The Census Bureau is re-examining the possibility of allowing citizens to respond to the 2010 decennial census via the Internet, a reversal from its earlier assertion that it did not have the time to develop an application and could not adequately protect information from cyberattacks.
Comment on this article in The Forum.The bureau is analyzing methods for the public to answer questions for the decennial census online, according to a congressional source. Tom Mesenbourg, acting deputy director at the Census Bureau, told lawmakers during a briefing on June 27 that he was comfortable with providing an Internet application to the public because the bureau already conducts a number of surveys online, a source said. But Mesenbourg said he could not guarantee that Census could develop an online response feature for use in the 2010 count, but he said the bureau was seriously studying it.

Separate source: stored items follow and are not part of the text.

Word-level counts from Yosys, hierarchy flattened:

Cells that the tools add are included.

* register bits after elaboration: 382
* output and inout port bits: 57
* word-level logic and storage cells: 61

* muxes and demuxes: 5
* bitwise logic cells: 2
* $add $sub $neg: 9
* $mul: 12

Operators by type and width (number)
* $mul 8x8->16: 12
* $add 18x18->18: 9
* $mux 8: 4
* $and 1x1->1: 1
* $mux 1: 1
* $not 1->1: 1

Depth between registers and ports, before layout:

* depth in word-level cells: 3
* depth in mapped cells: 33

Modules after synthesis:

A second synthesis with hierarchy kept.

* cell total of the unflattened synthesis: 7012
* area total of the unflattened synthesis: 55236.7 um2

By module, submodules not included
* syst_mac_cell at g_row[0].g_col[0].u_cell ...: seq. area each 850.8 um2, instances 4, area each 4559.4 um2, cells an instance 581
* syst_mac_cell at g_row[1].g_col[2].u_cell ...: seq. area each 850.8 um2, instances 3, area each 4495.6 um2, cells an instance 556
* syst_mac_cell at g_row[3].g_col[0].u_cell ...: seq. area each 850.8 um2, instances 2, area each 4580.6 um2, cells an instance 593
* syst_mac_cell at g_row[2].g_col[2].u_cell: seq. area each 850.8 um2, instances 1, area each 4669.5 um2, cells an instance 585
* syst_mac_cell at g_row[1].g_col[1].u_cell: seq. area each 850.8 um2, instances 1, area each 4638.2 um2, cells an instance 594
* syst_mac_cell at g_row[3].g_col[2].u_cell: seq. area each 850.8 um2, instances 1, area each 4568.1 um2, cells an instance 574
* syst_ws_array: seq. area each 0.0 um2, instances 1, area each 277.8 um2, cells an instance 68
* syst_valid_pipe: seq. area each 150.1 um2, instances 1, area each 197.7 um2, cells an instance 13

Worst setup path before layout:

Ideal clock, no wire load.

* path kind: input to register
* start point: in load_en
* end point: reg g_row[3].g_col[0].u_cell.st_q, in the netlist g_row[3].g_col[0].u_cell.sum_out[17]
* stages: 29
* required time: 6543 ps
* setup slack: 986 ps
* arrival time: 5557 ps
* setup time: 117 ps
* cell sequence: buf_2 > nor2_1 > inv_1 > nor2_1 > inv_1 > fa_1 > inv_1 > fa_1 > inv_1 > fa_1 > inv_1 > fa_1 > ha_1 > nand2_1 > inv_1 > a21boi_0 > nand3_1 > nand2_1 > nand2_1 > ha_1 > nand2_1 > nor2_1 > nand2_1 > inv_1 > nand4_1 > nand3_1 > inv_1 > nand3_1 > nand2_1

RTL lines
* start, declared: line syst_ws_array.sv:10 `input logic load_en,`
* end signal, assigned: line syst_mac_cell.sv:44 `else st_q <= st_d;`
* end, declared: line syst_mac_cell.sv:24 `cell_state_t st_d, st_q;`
==> src/rtl/crc_unit_pkg.sv <==
package crc_unit_pkg;
  localparam int DATA_W = 32;
  localparam int ADDR_W = 3;
  localparam int SCRATCH_W = 8;
  localparam logic [DATA_W-1:0] POLY = 32'h04C11DB7;
  localparam logic [DATA_W-1:0] SEED_RESET = '1;

  localparam logic [ADDR_W-1:0] OFF_DATA    = 3'd0;
  localparam logic [ADDR_W-1:0] OFF_SCRATCH = 3'd1;
  localparam logic [ADDR_W-1:0] OFF_CTRL    = 3'd2;
  localparam logic [ADDR_W-1:0] OFF_SEED    = 3'd4;

  typedef enum logic [2:0] {
    SEL_DATA,
    SEL_SCRATCH,
    SEL_CTRL,
    SEL_SEED,
    SEL_NONE
  } regSel_t;

  typedef struct packed {
    logic feed;
    logic restart;
    logic loadSeed;
    logic loadScratch;
  } strobes_t;
endpackage

==> src/rtl/crc_unit_ctrl.sv <==
module crc_unit_ctrl
  import crc_unit_pkg::*;
(
  input  logic              clkEn,
  input  logic              wrEn,
  input  logic [ADDR_W-1:0] addr,
  input  logic              restartBit,
  output strobes_t          strobes,
  output regSel_t           rdSel
);
  regSel_t decSel;

  always_comb begin
    unique case (addr)
      OFF_DATA:    decSel = SEL_DATA;
      OFF_SCRATCH: decSel = SEL_SCRATCH;
      OFF_CTRL:    decSel = SEL_CTRL;
      OFF_SEED:    decSel = SEL_SEED;
      default:     decSel = SEL_NONE;
    endcase
  end

  // Reads are blanked while the unit is disabled.
  assign rdSel = clkEn ? decSel : SEL_NONE;

  logic wrGo;
  assign wrGo = clkEn && wrEn;

  always_comb begin
    strobes = '0;
    strobes.feed        = wrGo && (decSel == SEL_DATA);
    strobes.loadScratch = wrGo && (decSel == SEL_SCRATCH);
    strobes.restart     = wrGo && (decSel == SEL_CTRL) && restartBit;
    strobes.loadSeed    = wrGo && (decSel == SEL_SEED);
  end
endmodule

The bureau is revamping how it is conducting the 2010 census since it announced on April 3 that it was dropping its plan to use handheld computers to collect data from the 108 million households it estimates will not mail in the paper census forms. The bureau scrapped the plan after coming under sharp criticism that the project was behind schedule, over budget and might not work as planned. Census now is developing what it calls a replan, which will includes reverting to using paper forms when visiting those households that have not returned their forms.

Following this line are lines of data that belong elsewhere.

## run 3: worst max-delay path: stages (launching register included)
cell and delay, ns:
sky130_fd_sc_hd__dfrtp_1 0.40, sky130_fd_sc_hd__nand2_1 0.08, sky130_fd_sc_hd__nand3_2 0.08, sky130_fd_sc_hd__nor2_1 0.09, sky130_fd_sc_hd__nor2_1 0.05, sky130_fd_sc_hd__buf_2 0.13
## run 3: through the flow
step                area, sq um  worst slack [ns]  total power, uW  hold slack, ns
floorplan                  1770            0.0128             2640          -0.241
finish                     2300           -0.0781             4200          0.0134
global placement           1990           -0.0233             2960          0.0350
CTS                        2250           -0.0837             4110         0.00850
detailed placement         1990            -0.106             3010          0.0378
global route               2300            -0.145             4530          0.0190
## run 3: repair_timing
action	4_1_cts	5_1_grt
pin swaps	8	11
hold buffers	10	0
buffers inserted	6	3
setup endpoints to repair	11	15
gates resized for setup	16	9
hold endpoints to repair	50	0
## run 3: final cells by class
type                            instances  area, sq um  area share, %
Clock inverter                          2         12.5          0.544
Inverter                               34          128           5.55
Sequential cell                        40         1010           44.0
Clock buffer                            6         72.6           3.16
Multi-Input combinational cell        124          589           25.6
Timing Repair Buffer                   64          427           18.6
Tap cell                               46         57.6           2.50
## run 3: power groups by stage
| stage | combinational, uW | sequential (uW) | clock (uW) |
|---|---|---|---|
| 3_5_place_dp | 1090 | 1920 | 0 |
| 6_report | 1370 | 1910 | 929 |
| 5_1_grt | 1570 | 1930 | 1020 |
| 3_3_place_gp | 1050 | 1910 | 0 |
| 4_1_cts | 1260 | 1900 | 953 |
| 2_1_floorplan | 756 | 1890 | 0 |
<file path="config.mk">
export PLATFORM = sky130hd
export DESIGN_NAME = pflash_wr_seq
export DESIGN_NICKNAME = d
export VERILOG_FILES = /design/src/rtl/pfws_pkg.sv /design/src/rtl/pfws_rst_sync.sv /design/src/rtl/pfws_interval.sv /design/src/rtl/pfws_since.sv /design/src/rtl/pfws_ce_drive.sv /design/src/rtl/pflash_wr_seq.sv
export SDC_FILE = /design/constraint.sdc
export NUM_CORES = 1
export LEC_CHECK = 0
export BUFFER_PORTS_ARGS = -buffer_cell sky130_fd_sc_hd__buf_2
export CORE_MARGIN = 5
export CORE_UTILIZATION = 49
export CTS_BUF_LIST = sky130_fd_sc_hd__clkbuf_16
export DETAILED_ROUTE_END_ITERATION = 6
export PLACE_DENSITY = 0.78
export REMOVE_ABC_BUFFERS = 1
export SETUP_SLACK_MARGIN = 0.02
export SYNTH_ARGS = -nofsm -noshare
export SYNTH_HDL_FRONTEND = slang
export SYNTH_SLANG_ARGS = --single-unit
</file>
<file path="constraint.sdc">
create_clock -name clk -period 2.7 [get_ports clk]
set_input_delay 0.135 -clock clk [delete_from_list [all_inputs] [get_ports clk]]
set_output_delay 0.135 -clock clk [all_outputs]
set_load 0.02 [all_outputs]
</file>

The bureau did not respond to a request for an interview, but did provide a comment via e-mail: "As part of the replan, we're revisiting all data collection operations, and looking again at the Internet. We're simply considering it as another tool in our toolbox of collection methods. The objective is not to divert scarce resources into an Internet option, so [information technology], which has extensive Internet data collection expertise, will take the lead in testing and security. If feasible, they will integrate the Internet with our already existing data capture."
The decision to consider online submissions is Census' latest reversal on using the Internet to collect responses for the2010 count. The bureau originally included Internet functionality as part of its Decennial Response Integration System contract, a system that will collect data from all sources -- census forms, telephone interviews, the Internet and, at one time, handheld computers -- and provide the information to other bureau systems for analysis and processing. The bureau said DRIS will improve accuracy and timeliness by standardizing the data.
Lockheed Martin Corp. won the DRIS contract in September 2005 for $553 million. At the time, Census seemed in favor of using the Internet to supplement paper and telephone responses. In a 2004 report on the contract, the bureau estimated that 25 percent of respondents would go online to submit their census forms. The Government Accountability Office testified in March 2006 that 9 million households would submit forms via the Internet.
In May 2006, however, the bureau announced that the Internet response option was no longer a requirement of the DRIS contract, which was facing delays. Louis Kincannon, former Census director, told a Senate committee in June 2006 that based on research, the bureau did not believe Internet data collection would significantly improve the response rate or reduce the number of households temporary Census employees would have to visit to collect data. Kincannon said tests conducted in 2003 and 2005 (before the DRIS contract was awarded) showed that the Internet did not appreciably increase the response rate. He also cited concerns that securing the Internet application would be difficult.
But Brenda Farrell, acting director of strategic issues at GAO, told the same Senate panel that the security risks could be mitigated, noting that other agencies had managed to successfully use the Internet to collect data from the public. Farrell added that the bureau did not develop a formal business case outlining why it removed the Internet requirement from the response integration contract.
The Senate Homeland Security and Governmental Affairs Committee again raised the issue in July 2007 when Sen. Tom Coburn, R-Okla., asked the bureau why it was not pursuing an Internet option. At the hearing, former Census deputy director Preston Jay Waite said the Internet might discourage people from responding to the census if they feared that their personal information might be compromised by hackers.
At the hearing, Judie Dunlap, Lockheed Martin's program director for the 2010 census, said it was possible to add Internet capability and an online application would be fairly easy to develop. But Kincannon repeated his assertion that the risks of doing so would outweigh any benefits.
In April, Sen. Tom Carper, D-Del., asked Steve Murdock, director of the Census Bureau, to re-examine the possibility of using the Internet, along with other options for increasing the response rate. Murdock promised that the bureau would take it under consideration.
In June, at a joint hearing of the House Oversight and Government Reform Committee and the Subcommittee on Information Policy, Census and National Archives, Rep. Carolyn Maloney, D-N.Y., questioned the idea of experimenting with online responses with so little time before the decennial census kicked off. Maloney said the Commerce Department was acting in an unprofessional, unscientific manner to reduce the number of households requiring nonresponse follow-up because of the failure of Census' handheld computer contract.
Murdock said the bureau should consider the Internet option only if it did not affect the timing and accuracy of the census.